Выбрать главу

Как-то я простудился, и ко мне пришли ребята из нашего класса. Они не знали, что у нас нужно разуваться у порога, потому что польский лак для паркета — это «ужасный дефицит», и ввалились в комнату прямо в ботинках. Они бесцеремонно подтащили к моей тахте стулья и кресла, и мы весело болтали, пока тетка не пришла с работы: она работала бухгалтером в каком-то строительном тресте. Увидев ребят, тетка остолбенела. Я подумал, что она сейчас раскричится на весь дом, но вместо этого она вдруг… улыбнулась.

— К нашему Тимочке ребятки пришли… — Голос у тетки был мягким и ласковым, а пальцы торопливо и зло мяли ремешок сумочки. — Какие хорошие, сознательные ребятки… Такие никогда не бросят товарища в беде, правду я говорю? — «Ребятки» побагровели и уныло повесили головы. — Я очень рада, Тимочка, что у тебя такие замечательные друзья. Только почему вас так мало? Раз, два, три… всего восемь. Вы в следующий раз всем классом приходите. Это ничего, что вы натопчете, я потом приберу, мне ведь не привыкать — убирать…

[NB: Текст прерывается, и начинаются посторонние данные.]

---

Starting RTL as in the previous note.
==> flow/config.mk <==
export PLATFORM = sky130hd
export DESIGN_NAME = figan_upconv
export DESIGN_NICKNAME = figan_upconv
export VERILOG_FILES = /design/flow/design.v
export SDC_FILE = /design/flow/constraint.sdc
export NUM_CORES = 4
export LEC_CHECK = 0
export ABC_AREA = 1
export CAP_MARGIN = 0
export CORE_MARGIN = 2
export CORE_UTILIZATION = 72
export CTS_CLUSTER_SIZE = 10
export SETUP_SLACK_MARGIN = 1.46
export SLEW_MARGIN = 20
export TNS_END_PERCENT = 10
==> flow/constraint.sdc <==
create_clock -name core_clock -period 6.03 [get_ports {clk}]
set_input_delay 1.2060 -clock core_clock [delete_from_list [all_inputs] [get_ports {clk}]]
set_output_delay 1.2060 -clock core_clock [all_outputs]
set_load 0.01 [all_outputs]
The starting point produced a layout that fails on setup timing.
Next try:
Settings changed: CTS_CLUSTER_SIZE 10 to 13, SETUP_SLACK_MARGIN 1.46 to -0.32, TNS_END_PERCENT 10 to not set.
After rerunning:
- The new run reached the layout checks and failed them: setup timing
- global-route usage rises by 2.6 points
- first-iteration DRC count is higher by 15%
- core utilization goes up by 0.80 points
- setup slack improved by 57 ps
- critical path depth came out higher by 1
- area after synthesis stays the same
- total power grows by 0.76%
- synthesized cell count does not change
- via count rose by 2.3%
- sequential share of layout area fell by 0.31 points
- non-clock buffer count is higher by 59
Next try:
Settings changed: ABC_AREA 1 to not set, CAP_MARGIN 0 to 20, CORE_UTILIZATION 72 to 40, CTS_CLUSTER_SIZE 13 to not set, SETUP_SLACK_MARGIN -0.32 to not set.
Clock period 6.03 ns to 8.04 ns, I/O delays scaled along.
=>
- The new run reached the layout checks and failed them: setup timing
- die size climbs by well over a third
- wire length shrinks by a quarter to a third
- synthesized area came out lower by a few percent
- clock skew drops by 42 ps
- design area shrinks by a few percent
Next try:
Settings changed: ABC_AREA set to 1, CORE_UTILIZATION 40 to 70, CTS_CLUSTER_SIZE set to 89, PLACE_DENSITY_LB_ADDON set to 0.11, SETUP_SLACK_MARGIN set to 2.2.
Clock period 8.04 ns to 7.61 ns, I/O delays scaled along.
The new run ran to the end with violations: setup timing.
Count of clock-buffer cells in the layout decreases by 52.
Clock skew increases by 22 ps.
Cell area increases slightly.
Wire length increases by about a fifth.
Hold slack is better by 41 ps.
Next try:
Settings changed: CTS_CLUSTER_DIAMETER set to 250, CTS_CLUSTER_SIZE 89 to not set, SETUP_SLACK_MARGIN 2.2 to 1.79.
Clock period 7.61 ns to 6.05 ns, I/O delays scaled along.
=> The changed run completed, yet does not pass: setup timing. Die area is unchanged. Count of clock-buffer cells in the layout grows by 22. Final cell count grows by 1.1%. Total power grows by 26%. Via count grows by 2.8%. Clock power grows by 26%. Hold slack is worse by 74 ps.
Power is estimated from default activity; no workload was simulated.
==> flow/design.v (excerpt) <==
module MACRegister(
    input clk,
    input rst,
    input [1:0] opcode,
    input [15:0] a,
    input [15:0] b,
    output [31:0] dataOut
    );
Size: about 1200 cells after synthesis, ~32 flip-flops, about 9600 µm² of cells after synthesis.
Settings: LEC_CHECK=0, ABC_AREA=1, CAP_MARGIN=40, CORE_MARGIN=2, CORE_UTILIZATION=72, CTS_CLUSTER_DIAMETER=159, CTS_CLUSTER_SIZE=82, SETUP_SLACK_MARGIN=-0.49, SLEW_MARGIN=20; clock period 14.1 ns.
run.sh (not shown) runs the stock make flow with config.mk's settings and CLKGATE_MAP_FILE=.
The baseline produced a layout that fails on setup timing.
Next try:
Settings changed: ABC_AREA 1 to default, CAP_MARGIN 40 to 20, CORE_UTILIZATION 72 to 70, CTS_CLUSTER_DIAMETER 159 to default, CTS_CLUSTER_SIZE 82 to 13, SETUP_SLACK_MARGIN -0.49 to default.
Clock period 14.1 ns to 5.45 ns, I/O delays scaled along.
Result:
- The changed run ran to the end with violations: setup timing
- worst hold slack is worse by 0.028 ns
- sequential cell count is unchanged
- setup slack loses 7.2 ns
- routed wire length went up by 13%
- core utilization goes up by 5.8 points
- synthesized area goes down by 4.3%
Setup of run A:
// CPU
module CPU(
    input Clock,
    input Reset,
    input [15:0] Mem_Data,
	 input SerialValid,
	 input [15:0] SerialDataIn,
	 input [7:0] GamePad,
    output [15:0] Mem_Addr,
    output Mem_Write,
    output [15:0] Data_Out,
	 output [15:0] VGA_Start,
	 output [15:0] VGA_Row,
	 output SerialSend,
	 output SerialRead,
	 output [15:0] SerialDataOut
    );
clock: 13.0 ns
lec_check: 0
cap_margin: 15
cell_pad_in_sites_detail_placement: 2
core_margin: 2
core_utilization: 40
cts_cluster_diameter: 292
cts_cluster_size: 76
gpl_routability_driven: 0
gpl_timing_driven: 0
hold_slack_margin: -0.01
max_routing_layer: met4
min_routing_layer: met1
place_density_lb_addon: 0.28
setup_slack_margin: 0.26
slew_margin: 5
run.sh (not shown) runs the stock make flow with config.mk's settings and CLKGATE_MAP_FILE=.
Run A did not finish: a tool error stopped it during global routing (5_1_grt).
[inputs] run B vs run A
# run A
export LEC_CHECK = 0
export CAP_MARGIN = 15
export CELL_PAD_IN_SITES_DETAIL_PLACEMENT = 2
export CORE_MARGIN = 2
export CORE_UTILIZATION = 40
export CTS_CLUSTER_DIAMETER = 292
export CTS_CLUSTER_SIZE = 76
export GPL_ROUTABILITY_DRIVEN = 0
export GPL_TIMING_DRIVEN = 0
export HOLD_SLACK_MARGIN = -0.01
export MAX_ROUTING_LAYER = met4
export MIN_ROUTING_LAYER = met1
export PLACE_DENSITY_LB_ADDON = 0.28
export SETUP_SLACK_MARGIN = 0.26
export SLEW_MARGIN = 5
create_clock -name core_clock -period 13.0 [get_ports {Clock}]
# run B
export LEC_CHECK = 0
export CAP_MARGIN = 20
export CORE_MARGIN = 2
export CORE_UTILIZATION = 65
export SETUP_SLACK_MARGIN = 0.9
export SLEW_MARGIN = 20
export TNS_END_PERCENT = 5
create_clock -name core_clock -period 8.62 [get_ports {Clock}]
Results
Both conditions hold for run B: the flow ran to the end and the final layout passed the timing, design-rule and antenna checks. Delta (run B minus run A): post-synthesis instance area stayed essentially flat, vertical die size fell by about 20%, synthesis area per yosys stayed essentially flat, post-placement cell count fell by 242. From run A to run B the numbers moved as follows: total nets after synthesis has remained practically unchanged; fraction of synthesis flops using an asynchronous set or reset pin ~0 delta. Re area of the die: run B is about 40% down on run A. Run B does better than run A on worst slack at placement. Run B vs run A — total placed instance area rose 3.9%.
Input changes introduced in run C (baseline for comparison: run B):
# run B
export LEC_CHECK = 0
export CAP_MARGIN = 20
export CORE_MARGIN = 2
export CORE_UTILIZATION = 65
export SETUP_SLACK_MARGIN = 0.9
export SLEW_MARGIN = 20
export TNS_END_PERCENT = 5
create_clock -name core_clock -period 8.62 [get_ports {Clock}]
# run C
export LEC_CHECK = 0
export ABC_AREA = 1
export CAP_MARGIN = 10
export CELL_PAD_IN_SITES_GLOBAL_PLACEMENT = 3
export CORE_MARGIN = 9
export CORE_UTILIZATION = 21
export CTS_CLUSTER_DIAMETER = 76
export HOLD_SLACK_MARGIN = 0.02
export MAX_ROUTING_LAYER = met4
export MIN_ROUTING_LAYER = met1
export SLEW_MARGIN = 20
export TNS_END_PERCENT = 35
create_clock -name core_clock -period 11.7 [get_ports {Clock}]
==> comparison <==
- Chip area in the Yosys report | run C above run B
- met1 usage in global routing was higher in the run labelled run B.
- The static leakage in run B is 0.938 times that in run C.
- Run B ended up with sky130_fd_sc_hd__a21oi_1 as its slowest stage cell on the critical path; run C ended up with sky130_fd_sc_hd__nor2_1.
- Cell area | run C vs run B | run C smaller
- Going from run B to run C, total power has decreased, critical path data required time has increased, clock-pin slew on the worst setup and hold paths moved down.
- In the flow results for run B and run C, the clock skew is smaller on run C.
- Taking run C over run B, the wire length of the first global-routing pass ratio works out to 1.16.
- When run C is set beside run B, its mux share of post-synthesis cell area turns out to be 6.4 points smaller.
- Adder and majority cell fraction of the synthesized area of run B is on par with run C.

---

CPU again, from the RTL that the note above started with.
Design CPU, start of the top module:
module CPU(
    input Clock,
    input Reset,
    input [15:0] Mem_Data,
	 input SerialValid,
	 input [15:0] SerialDataIn,
	 input [7:0] GamePad,
    output [15:0] Mem_Addr,
    output Mem_Write,
    output [15:0] Data_Out,
	 output [15:0] VGA_Start,
	 output [15:0] VGA_Row,
	 output SerialSend,
	 output SerialRead,
	 output [15:0] SerialDataOut
    );
Settings: LEC_CHECK=0, ABC_AREA=0, CAP_MARGIN=20, CELL_PAD_IN_SITES_GLOBAL_PLACEMENT=0, CORE_MARGIN=2, CORE_UTILIZATION=72, CTS_CLUSTER_DIAMETER=35, MAX_ROUTING_LAYER=met4, MIN_ROUTING_LAYER=met1, PLACE_DENSITY_LB_ADDON=0.26, SETUP_SLACK_MARGIN=1.16, SLEW_MARGIN=20, TNS_END_PERCENT=35; clock period 8.51 ns.
The starting point ended with an error in 5_1_grt.
Edit:
==> flow/config.mk (replaced) <==
export PLATFORM = sky130hd
export DESIGN_NAME = CPU
export DESIGN_NICKNAME = CPU
export VERILOG_FILES = /design/flow/design.v
export SDC_FILE = /design/flow/constraint.sdc
export NUM_CORES = 4
export LEC_CHECK = 0
export ABC_AREA = 1
export CAP_MARGIN = 10
export CELL_PAD_IN_SITES_DETAIL_PLACEMENT = 1
export CELL_PAD_IN_SITES_GLOBAL_PLACEMENT = 3
export CORE_MARGIN = 9
export CORE_UTILIZATION = 53
export CTS_CLUSTER_DIAMETER = 51
export HOLD_SLACK_MARGIN = 0.02
export MAX_ROUTING_LAYER = met4
export MIN_ROUTING_LAYER = met1
export SLEW_MARGIN = 20
export TNS_END_PERCENT = 35
==> flow/constraint.sdc (replaced) <==
create_clock -name core_clock -period 11.7 [get_ports {Clock}]
set_input_delay 2.3400 -clock core_clock [delete_from_list [all_inputs] [get_ports {Clock}]]
set_output_delay 2.3400 -clock core_clock [all_outputs]
set_load 0.01 [all_outputs]
Effect: The new run ended with an error in 3_1_place_gp_skip_io; die size is higher by 54%; synthesized cell count rises by 32%; area after synthesis rises by 0.69%.
Edit:
==> flow/config.mk (replaced) <==
export PLATFORM = sky130hd
export DESIGN_NAME = CPU
export DESIGN_NICKNAME = CPU
export VERILOG_FILES = /design/flow/design.v
export SDC_FILE = /design/flow/constraint.sdc
export NUM_CORES = 4
export LEC_CHECK = 0
export CAP_MARGIN = 35
export CELL_PAD_IN_SITES_DETAIL_PLACEMENT = 2
export CORE_MARGIN = 4
export CORE_UTILIZATION = 33
export CTS_CLUSTER_DIAMETER = 172
export CTS_CLUSTER_SIZE = 21
export GPL_TIMING_DRIVEN = 0
export MAX_ROUTING_LAYER = met4
export PLACE_DENSITY_LB_ADDON = 0.16
export SLEW_MARGIN = 15
==> flow/constraint.sdc (replaced) <==
create_clock -name core_clock -period 8.91 [get_ports {Clock}]
set_input_delay 1.7820 -clock core_clock [delete_from_list [all_inputs] [get_ports {Clock}]]
set_output_delay 1.7820 -clock core_clock [all_outputs]
set_load 0.01 [all_outputs]
Now the flow finished with negative setup slack left. Die size grows by well over a third. Area after synthesis shrinks slightly. Synthesized cell count shrinks by a quarter to a third.
Edit:
==> flow/config.mk (replaced) <==
export PLATFORM = sky130hd
export DESIGN_NAME = CPU
export DESIGN_NICKNAME = CPU
export VERILOG_FILES = /design/flow/design.v
export SDC_FILE = /design/flow/constraint.sdc
export NUM_CORES = 4
export LEC_CHECK = 0
export CAP_MARGIN = 35
export CELL_PAD_IN_SITES_DETAIL_PLACEMENT = 2
export CORE_ASPECT_RATIO = 0.71
export CORE_MARGIN = 3
export CORE_UTILIZATION = 22
export GPL_TIMING_DRIVEN = 0
export PLACE_DENSITY = 0.52
export SLEW_MARGIN = 0
export TNS_END_PERCENT = 80
==> flow/constraint.sdc (replaced) <==
create_clock -name core_clock -period 7.28 [get_ports {Clock}]
set_input_delay 1.4560 -clock core_clock [delete_from_list [all_inputs] [get_ports {Clock}]]
set_output_delay 1.4560 -clock core_clock [all_outputs]
set_load 0.01 [all_outputs]
Outcome:
- The new run completed, yet does not pass: negative setup slack
- hold slack degrades by 0.0067 ns
- area after synthesis does not change
- wire length increases by roughly a tenth
- worst setup slack degrades by 1.4 ns
- die size increases by well over a third
- utilization decreases by 11 points
Edit:
==> flow/config.mk (replaced) <==
export PLATFORM = sky130hd
export DESIGN_NAME = CPU
export DESIGN_NICKNAME = CPU
export VERILOG_FILES = /design/flow/design.v
export SDC_FILE = /design/flow/constraint.sdc
export NUM_CORES = 4
export LEC_CHECK = 0
export ABC_AREA = 0
export CAP_MARGIN = 20
export CELL_PAD_IN_SITES_GLOBAL_PLACEMENT = 0
export CORE_MARGIN = 2
export CORE_UTILIZATION = 66
export MAX_ROUTING_LAYER = met4
export MIN_ROUTING_LAYER = met1
export SETUP_SLACK_MARGIN = 1.16
export SLEW_MARGIN = 20
export TNS_END_PERCENT = 35
==> flow/constraint.sdc (replaced) <==
create_clock -name core_clock -period 8.51 [get_ports {Clock}]
set_input_delay 1.7020 -clock core_clock [delete_from_list [all_inputs] [get_ports {Clock}]]
set_output_delay 1.7020 -clock core_clock [all_outputs]
set_load 0.01 [all_outputs]
=> Now the flow ran to the end with no violations. Combinational power went down by 37%. Power falls by 31%. Global-route usage climbs by 33 points. Routed wire length falls by 37%. Worst setup slack gains 1.7 ns. Die area came out lower by 66%. Area after synthesis stays the same. Final area came out lower by 12%. Via count decreases by 5.6%. Non-clock buffer count decreases by 148.
Edit:
==> flow/config.mk (replaced) <==
export PLATFORM = sky130hd
export DESIGN_NAME = CPU
export DESIGN_NICKNAME = CPU
export VERILOG_FILES = /design/flow/design.v
export SDC_FILE = /design/flow/constraint.sdc
export NUM_CORES = 4
export LEC_CHECK = 0
export CAP_MARGIN = 20
export CORE_MARGIN = 2
export CORE_UTILIZATION = 40
export PLACE_DENSITY = 0.6
export SETUP_SLACK_MARGIN = 0.88
export SLEW_MARGIN = 20
==> flow/constraint.sdc (replaced) <==
create_clock -name core_clock -period 12.8 [get_ports {Clock}]
set_input_delay 2.5600 -clock core_clock [delete_from_list [all_inputs] [get_ports {Clock}]]
set_output_delay 2.5600 -clock core_clock [all_outputs]
set_load 0.01 [all_outputs]
- global-route usage is lower by 26 points
- worst setup slack gets better by 0.90 ns
- routed wire length is higher by 0.50%
- clock power is lower by 27%
- power is lower by 38%
Power and IR drop assume default switching activity.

— Тим, мы, пожалуй, пойдем, — тихонько сказала Натка — от обиды у нее задрожали губы.

— Обождите меня на дворе, я пойду с вами, только оденусь…

Ребята гуськом потянулись в коридор. Не попадая руками в рукава рубашки, я начал торопливо одеваться. Тетка бросила сумочку в кресло и накинулась на меня:

— Ты куда? С ума сошел, а?! У тебя температура, сейчас же ляг в постель!

Я молча рванул рубашку так, что посыпались пуговицы. Тогда тетка заплакала.

— Ну и уходи, уходи… Ты злой, неблагодарный человек. Я из кожи лезла, чтоб тебе было хорошо, чтобы ты научился любить и ценить красивые вещи, а ты… Тебе ничего не дорого! Даже не предложил этой орде разуться! Правду говорят: какая матка, такое и дитятко…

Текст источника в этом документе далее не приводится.